** What is required **
Among the entries below, find the line with "localparam logic [2:0] OP_HI = 3'd4;", then quote it and each following line up to and including the line with "logic bm, b0, b1;", and nothing else.

[Stored items]
########################################
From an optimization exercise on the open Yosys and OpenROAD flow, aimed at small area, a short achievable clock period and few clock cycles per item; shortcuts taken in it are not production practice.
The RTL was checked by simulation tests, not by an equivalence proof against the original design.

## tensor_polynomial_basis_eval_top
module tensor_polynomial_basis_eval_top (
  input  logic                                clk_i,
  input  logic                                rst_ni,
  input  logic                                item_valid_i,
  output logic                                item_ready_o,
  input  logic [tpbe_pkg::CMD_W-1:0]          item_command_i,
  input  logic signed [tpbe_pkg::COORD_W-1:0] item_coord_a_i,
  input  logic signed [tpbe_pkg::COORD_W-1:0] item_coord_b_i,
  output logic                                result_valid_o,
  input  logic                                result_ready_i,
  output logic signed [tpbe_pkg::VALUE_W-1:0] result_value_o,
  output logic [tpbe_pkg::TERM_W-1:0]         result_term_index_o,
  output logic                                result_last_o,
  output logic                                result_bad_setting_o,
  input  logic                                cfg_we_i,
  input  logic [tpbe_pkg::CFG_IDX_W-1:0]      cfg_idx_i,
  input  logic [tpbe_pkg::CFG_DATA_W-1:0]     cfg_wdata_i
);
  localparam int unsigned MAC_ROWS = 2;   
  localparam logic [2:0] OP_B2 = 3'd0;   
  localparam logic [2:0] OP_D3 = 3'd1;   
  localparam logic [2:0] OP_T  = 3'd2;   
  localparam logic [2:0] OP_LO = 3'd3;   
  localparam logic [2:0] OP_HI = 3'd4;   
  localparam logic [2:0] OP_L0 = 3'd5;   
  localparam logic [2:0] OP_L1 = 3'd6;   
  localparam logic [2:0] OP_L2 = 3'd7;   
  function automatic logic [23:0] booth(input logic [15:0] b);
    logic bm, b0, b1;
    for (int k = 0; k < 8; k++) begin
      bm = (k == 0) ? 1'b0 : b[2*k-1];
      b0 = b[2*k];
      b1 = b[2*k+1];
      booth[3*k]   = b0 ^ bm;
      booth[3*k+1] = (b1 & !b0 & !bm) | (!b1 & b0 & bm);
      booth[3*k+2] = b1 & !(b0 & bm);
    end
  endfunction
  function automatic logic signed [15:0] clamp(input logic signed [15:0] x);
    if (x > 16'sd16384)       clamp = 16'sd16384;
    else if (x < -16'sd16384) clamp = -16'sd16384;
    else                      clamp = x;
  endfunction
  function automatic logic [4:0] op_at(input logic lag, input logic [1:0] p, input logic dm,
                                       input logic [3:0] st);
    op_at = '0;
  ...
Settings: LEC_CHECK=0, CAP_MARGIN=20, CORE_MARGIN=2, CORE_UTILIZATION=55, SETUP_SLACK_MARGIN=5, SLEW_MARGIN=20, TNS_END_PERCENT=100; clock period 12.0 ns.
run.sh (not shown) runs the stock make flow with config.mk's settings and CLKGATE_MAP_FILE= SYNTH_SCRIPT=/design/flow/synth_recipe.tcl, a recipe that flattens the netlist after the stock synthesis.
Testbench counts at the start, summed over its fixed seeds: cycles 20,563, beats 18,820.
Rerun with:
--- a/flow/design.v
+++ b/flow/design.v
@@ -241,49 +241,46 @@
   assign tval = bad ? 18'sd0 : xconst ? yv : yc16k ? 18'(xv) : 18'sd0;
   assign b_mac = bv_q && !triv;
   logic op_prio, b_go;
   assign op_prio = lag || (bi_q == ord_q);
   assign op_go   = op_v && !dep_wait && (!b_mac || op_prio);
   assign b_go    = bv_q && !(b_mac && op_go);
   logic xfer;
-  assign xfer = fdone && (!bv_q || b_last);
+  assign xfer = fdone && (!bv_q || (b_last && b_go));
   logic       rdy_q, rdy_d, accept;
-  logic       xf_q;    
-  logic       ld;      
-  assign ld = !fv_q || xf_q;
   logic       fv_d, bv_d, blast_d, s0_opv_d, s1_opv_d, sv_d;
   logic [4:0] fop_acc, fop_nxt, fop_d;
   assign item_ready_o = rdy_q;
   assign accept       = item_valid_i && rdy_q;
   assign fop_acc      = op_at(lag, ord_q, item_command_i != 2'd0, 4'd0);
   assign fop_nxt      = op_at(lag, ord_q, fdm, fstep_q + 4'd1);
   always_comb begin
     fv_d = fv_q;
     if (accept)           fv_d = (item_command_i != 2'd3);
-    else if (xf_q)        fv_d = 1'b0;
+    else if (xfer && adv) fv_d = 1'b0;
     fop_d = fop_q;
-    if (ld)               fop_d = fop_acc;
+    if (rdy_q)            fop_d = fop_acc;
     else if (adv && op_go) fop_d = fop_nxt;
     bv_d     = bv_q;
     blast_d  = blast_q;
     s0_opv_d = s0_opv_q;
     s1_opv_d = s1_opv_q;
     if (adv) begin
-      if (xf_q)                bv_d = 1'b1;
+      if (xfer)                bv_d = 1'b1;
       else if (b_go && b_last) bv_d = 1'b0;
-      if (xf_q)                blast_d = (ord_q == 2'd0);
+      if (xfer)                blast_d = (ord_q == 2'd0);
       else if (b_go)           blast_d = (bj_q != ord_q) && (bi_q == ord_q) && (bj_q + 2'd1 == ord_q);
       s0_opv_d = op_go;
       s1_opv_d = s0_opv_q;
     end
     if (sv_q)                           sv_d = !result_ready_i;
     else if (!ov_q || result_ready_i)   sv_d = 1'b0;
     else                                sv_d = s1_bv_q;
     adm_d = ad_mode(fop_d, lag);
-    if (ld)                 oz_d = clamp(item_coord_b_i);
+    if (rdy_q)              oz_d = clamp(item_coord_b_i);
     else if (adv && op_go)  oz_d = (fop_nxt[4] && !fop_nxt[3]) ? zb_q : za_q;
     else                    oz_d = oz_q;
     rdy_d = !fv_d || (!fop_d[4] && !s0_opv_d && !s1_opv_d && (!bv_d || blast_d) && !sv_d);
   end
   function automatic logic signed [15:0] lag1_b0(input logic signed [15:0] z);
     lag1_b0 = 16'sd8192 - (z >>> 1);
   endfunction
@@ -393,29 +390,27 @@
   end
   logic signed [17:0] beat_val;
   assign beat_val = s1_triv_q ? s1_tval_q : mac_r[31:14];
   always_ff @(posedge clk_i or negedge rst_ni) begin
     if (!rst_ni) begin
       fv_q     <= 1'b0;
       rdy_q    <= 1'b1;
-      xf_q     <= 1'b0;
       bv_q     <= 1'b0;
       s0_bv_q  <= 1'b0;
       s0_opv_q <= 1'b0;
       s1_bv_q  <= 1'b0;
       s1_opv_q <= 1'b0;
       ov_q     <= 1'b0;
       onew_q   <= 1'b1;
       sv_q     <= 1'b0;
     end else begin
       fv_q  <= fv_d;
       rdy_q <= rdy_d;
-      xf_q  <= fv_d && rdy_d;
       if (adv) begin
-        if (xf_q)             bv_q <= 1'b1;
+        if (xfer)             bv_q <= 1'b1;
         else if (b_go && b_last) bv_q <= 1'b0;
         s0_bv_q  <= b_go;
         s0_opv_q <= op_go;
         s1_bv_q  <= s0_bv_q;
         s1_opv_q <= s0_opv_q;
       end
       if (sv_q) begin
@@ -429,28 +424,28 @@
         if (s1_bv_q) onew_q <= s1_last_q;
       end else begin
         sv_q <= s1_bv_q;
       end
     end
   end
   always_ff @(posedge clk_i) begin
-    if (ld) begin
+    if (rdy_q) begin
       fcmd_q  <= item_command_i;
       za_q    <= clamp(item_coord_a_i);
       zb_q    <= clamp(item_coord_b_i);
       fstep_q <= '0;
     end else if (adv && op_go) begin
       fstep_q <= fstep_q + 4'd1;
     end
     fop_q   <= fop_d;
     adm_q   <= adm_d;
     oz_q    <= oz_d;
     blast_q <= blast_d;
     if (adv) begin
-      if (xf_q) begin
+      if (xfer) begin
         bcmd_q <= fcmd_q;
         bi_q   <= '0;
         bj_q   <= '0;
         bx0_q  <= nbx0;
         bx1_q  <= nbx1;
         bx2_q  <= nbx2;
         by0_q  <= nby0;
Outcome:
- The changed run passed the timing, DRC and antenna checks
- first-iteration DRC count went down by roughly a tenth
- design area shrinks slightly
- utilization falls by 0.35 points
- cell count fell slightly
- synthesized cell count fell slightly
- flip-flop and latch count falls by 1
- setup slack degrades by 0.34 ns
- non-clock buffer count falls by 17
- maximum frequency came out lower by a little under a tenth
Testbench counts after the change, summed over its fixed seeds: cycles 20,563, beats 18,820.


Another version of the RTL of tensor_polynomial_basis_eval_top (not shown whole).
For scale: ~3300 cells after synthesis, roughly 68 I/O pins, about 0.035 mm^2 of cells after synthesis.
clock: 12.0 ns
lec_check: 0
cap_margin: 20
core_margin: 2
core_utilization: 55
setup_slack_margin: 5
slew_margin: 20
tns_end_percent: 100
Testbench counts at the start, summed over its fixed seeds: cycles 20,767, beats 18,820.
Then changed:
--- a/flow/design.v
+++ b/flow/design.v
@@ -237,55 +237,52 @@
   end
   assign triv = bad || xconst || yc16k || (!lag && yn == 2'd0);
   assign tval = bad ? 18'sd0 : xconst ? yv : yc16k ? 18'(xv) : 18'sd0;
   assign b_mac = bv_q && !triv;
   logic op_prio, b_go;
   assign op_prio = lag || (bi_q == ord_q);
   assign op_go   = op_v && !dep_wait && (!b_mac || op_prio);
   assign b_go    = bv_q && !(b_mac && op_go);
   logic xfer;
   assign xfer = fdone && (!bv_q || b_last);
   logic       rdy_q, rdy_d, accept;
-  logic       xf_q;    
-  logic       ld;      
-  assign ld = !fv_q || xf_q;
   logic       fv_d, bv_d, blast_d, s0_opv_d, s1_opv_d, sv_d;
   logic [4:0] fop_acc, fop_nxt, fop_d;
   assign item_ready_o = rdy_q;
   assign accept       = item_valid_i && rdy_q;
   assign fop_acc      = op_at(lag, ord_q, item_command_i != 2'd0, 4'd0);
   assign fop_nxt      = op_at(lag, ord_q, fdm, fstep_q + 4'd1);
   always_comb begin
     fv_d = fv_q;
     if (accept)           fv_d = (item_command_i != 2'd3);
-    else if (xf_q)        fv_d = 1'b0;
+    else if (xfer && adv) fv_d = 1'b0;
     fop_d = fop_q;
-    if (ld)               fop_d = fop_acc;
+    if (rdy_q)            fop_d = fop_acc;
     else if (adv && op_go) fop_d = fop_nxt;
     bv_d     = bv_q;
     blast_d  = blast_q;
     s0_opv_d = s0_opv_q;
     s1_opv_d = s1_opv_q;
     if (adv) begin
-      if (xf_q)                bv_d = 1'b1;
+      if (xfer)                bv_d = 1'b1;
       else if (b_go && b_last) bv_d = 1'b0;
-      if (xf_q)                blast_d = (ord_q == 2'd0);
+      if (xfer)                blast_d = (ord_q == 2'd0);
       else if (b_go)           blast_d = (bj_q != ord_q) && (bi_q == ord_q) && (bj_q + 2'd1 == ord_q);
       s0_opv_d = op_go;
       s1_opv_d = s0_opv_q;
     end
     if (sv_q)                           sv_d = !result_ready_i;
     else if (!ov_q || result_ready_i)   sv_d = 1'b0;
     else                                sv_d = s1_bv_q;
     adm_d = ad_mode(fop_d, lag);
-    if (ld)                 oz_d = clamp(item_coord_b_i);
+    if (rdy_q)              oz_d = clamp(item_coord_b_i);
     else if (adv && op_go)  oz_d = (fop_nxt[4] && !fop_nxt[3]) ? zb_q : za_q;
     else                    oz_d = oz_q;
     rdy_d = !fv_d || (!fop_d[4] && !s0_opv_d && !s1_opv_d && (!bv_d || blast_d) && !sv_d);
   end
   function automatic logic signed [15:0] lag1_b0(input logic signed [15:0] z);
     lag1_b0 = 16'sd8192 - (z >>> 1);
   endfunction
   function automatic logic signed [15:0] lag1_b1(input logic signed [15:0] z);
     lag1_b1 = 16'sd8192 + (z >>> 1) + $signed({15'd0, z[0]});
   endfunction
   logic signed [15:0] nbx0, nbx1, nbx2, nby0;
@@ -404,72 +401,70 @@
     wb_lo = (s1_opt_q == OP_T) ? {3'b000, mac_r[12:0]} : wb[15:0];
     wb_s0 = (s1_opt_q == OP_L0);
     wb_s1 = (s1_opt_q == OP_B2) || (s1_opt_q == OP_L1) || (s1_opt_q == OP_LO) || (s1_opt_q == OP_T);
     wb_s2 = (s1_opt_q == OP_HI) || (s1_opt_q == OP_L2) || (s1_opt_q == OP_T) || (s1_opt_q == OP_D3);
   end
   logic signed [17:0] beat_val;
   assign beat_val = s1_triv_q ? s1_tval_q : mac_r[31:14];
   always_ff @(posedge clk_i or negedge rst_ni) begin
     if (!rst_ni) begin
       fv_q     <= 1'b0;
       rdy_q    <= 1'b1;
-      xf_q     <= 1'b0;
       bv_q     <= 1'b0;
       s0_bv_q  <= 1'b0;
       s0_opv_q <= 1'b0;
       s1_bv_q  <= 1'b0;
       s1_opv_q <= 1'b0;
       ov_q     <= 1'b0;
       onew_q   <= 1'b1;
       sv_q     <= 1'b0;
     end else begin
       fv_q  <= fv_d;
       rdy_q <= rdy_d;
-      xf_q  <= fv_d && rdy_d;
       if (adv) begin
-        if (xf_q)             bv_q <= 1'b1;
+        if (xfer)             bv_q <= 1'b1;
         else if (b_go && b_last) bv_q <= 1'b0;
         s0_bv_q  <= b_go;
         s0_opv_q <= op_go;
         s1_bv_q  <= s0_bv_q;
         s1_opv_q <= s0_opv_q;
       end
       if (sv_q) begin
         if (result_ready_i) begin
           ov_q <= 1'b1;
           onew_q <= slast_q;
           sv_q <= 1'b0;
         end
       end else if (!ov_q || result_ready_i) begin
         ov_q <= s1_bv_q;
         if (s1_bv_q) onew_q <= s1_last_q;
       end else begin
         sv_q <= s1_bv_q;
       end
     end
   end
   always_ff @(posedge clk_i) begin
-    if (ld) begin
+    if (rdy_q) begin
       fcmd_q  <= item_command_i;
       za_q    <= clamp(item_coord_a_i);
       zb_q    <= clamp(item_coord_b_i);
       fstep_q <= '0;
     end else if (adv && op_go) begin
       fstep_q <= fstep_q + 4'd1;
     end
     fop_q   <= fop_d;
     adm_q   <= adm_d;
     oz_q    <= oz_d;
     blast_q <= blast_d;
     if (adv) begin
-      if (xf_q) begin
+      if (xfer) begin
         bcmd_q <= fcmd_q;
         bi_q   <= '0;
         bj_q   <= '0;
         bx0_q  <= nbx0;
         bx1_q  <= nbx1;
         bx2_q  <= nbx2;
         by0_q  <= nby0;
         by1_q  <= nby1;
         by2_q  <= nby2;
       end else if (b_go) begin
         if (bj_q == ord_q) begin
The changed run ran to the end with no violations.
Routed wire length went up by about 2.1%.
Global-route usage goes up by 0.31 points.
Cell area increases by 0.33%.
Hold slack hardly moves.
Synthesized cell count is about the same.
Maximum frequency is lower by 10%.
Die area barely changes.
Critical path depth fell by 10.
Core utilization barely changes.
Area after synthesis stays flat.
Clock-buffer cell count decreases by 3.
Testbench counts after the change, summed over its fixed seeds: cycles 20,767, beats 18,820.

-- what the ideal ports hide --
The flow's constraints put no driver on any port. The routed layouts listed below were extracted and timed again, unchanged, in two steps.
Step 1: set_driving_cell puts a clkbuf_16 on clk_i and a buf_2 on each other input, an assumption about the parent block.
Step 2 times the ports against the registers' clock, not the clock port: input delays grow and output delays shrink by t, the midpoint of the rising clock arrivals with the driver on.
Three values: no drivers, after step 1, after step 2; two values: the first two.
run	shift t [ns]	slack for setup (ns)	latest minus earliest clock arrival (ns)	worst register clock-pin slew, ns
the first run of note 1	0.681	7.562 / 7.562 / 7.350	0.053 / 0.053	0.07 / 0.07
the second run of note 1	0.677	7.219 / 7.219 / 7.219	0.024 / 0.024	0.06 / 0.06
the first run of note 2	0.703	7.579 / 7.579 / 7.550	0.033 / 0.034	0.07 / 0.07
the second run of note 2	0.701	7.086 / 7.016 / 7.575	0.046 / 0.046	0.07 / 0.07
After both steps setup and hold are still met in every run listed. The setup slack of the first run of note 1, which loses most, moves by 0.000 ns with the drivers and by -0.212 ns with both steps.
########################################
** Problem solution **
  localparam logic [2:0] OP_HI = 3'd4;   
  localparam logic [2:0] OP_L0 = 3'd5;   
  localparam logic [2:0] OP_L1 = 3'd6;   
  localparam logic [2:0] OP_L2 = 3'd7;   
  function automatic logic [23:0] booth(input logic [15:0] b);
    logic bm, b0, b1;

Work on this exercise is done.